Although there are no effective drugs for severe influenza, a breakthrough led by Associate Professor Michelle Tate, in collaboration with Associate Professor Ashley Mansell, has led to innovative treatments that target the body rather than the virus itself to limit inflammation and ultimately save lives.
In Australia, yearly hospitalisations and deaths from influenza have risen over the last decade to an estimated 18,000 and 3,500, respectively[1]. In many fatal cases, it is not just the virus that causes harm, but the body’s immune system launching an extreme inflammatory response, sometimes called a ‘cytokine storm’, that damages the lungs and other organs.
There are currently no targeted treatments for this storm and no widely approved therapy that can precisely calm the overactive immune response driving severe lung damage.
Fascinated by the intricacies that make up the immune system, Associate Professor Tate has dedicated her career to understanding the processes by which viral infections cause disease and identifying novel targeted therapies.
The immune system’s effectiveness depends on finding a critical balance between having some inflammation to fight infection, but not in such excess that it leads to life-threatening disease. Now more than ever, in a post COVID-19 society, the devasting impact of respiratory viruses has been unmistakably clear, highlighting the need for proactive interventions to prepare for future pandemics.
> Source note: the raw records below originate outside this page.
--- design.v ---
    module sequence_detector (
        input clock,
        input [3:0] number,  
        output reg pattern  
    );
    parameter ST_ONE = 0, ST_ZERO = 1, ST_NINE = 2, ST_FOUR = 3;
    reg [1:0] state = ST_ONE;
    initial begin  
        pattern = 0;
    end
    always @(posedge clock) begin
        pattern = 0;
        case (state)
				ST_ONE: begin
					 if (number == 1) state = ST_ZERO;
					 else state = ST_ONE;
				end
				ST_ZERO: begin
					if (number == 0) state = ST_NINE;
					else state = ST_ZERO;
				end
				ST_NINE: begin
					if (number == 9)state = ST_FOUR;
					else state = ST_NINE;
				end
				ST_FOUR: begin
					if (number == 4) begin
						state = ST_ONE; pattern = 1;
					end
					else state = ST_ONE;
				end
			   default : state = ST_ONE;  
        endcase
    end
    endmodule
--- run.sh ---
#!/bin/bash
# OpenROAD 26Q1-2900-gdf79404cd8, Yosys 0.63+post, stock flow scripts
make -C /OpenROAD-flow-scripts/flow DESIGN_CONFIG=/design/flow/config.mk WORK_HOME=/design/flow/orfs finish
--- config.mk ---
export PLATFORM = sky130hd
export DESIGN_NAME = sequence_detector
export DESIGN_NICKNAME = sequence_detector
export VERILOG_FILES = /design/flow/design.v
export SDC_FILE = /design/flow/constraint.sdc
export NUM_CORES = 4
export LEC_CHECK = 1
export CORE_AREA = 10 10 70 70
export DIE_AREA = 0 0 80 80
--- constraint.sdc ---
current_design sequence_detector

set clk_period 1.2
set clk_io_pct 0.2

create_clock -name clk0 -period $clk_period [get_ports {clock}]

set non_clock_inputs [all_inputs -no_clocks]
set_input_delay [expr $clk_period * $clk_io_pct] -clock clk0 $non_clock_inputs
set_output_delay [expr $clk_period * $clk_io_pct] -clock clk0 [all_outputs]
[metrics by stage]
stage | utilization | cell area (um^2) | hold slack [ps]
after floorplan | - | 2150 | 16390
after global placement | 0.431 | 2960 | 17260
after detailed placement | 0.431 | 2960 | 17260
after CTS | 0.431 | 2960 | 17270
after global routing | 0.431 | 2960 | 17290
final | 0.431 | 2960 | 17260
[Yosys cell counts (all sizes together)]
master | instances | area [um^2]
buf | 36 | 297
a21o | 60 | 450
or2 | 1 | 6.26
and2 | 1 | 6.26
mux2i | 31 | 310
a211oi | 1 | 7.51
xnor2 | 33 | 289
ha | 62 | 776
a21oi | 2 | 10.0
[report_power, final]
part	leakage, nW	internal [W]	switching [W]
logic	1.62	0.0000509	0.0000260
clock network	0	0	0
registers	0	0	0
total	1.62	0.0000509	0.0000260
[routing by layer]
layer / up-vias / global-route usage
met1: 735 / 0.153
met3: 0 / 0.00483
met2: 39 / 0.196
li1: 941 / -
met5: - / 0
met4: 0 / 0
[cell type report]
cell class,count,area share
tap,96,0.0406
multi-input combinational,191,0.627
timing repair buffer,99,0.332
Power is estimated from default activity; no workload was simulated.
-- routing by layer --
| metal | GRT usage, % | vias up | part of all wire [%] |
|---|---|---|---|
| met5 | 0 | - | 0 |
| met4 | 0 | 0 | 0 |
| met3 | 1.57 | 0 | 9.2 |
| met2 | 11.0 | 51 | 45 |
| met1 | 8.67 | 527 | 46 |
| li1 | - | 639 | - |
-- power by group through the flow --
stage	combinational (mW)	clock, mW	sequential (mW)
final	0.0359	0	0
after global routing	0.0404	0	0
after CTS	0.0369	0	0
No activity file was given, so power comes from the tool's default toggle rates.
Associate Professors Tate and Mansell’s project focused on understanding and mitigating the excessive inflammation that drives severe, adverse influenza outcomes. Their project discovered how the host’s NLRP3 inflammasome[2] contributes to hyperinflammation in the lungs during severe influenza infection, helping to shape new directions in the field. It also led to the development and patenting, in partnership with industry, of a novel inflammasome inhibitor that reduces pulmonary inflammation.
‘All the major discoveries in medicine have come from basic research. It's the foundation of understanding the immune system and how we can modulate it with drugs. That’s what we did – we took a basic discovery in the lab and then we were able to apply that through industry and make a novel drug.’ said Associate Professor Tate.
The drug’s dual targeting capability opens new avenues for treating a range of inflammatory and infectious diseases, including silicosis and COVID-19 related lung injury.
Developing this drug during the actual COVID-19 pandemic was nothing short of a challenge for Associate Professor Tate who, as a virologist, was working harder than ever. On a positive note, industry partners responded positively, recognising that pandemics happen and are not something of the past.
Associate Professor Tate credits the impact of her research to having the opportunity to collaborate with other researchers around her and bringing together a broad depth of expertise to solve this problem.
Anyone can get the flu which means anyone can get seriously unwell from it. This new drug provides hope for patients diagnosed with not just influenza infections, but other respiratory diseases where inflammation is the issue.
Next steps
Associate Professor Tate will continue to explore the potential use of inhibitors to treat other diseases. By continuing to investigate biomarkers that identify patients at risk of hyperinflammation, Associate Professor Tate aims to reduce hospitalisations, prevent deaths, and improve recovery outcomes for Australians affected by respiratory infections. To do so, she will continue to collaborate with industry to ensure rapid translation of discoveries into clinical practice. This work represents a critical step toward transforming how we treat respiratory infections in the future.
Chief investigator: Associate Professor Michelle Tate
Institution: Hudson Institute of Medical Research & Monash University
Team members:
- Associate Professor Ashley Mansell
Grant: Ideas Grants
Year: 2019–2022
Funding amount: $597,286
[1] Australian Centre for Disease Control. Season flu (seasonal influenza). Available from: Seasonal flu (seasonal influenza) | Australian Centre for Disease Control
[2] An inflammasome is a multimolecular protein complex that acts as a sensor in the immune system and detects danger signals such as infection or stress from damaged cells and pathogens.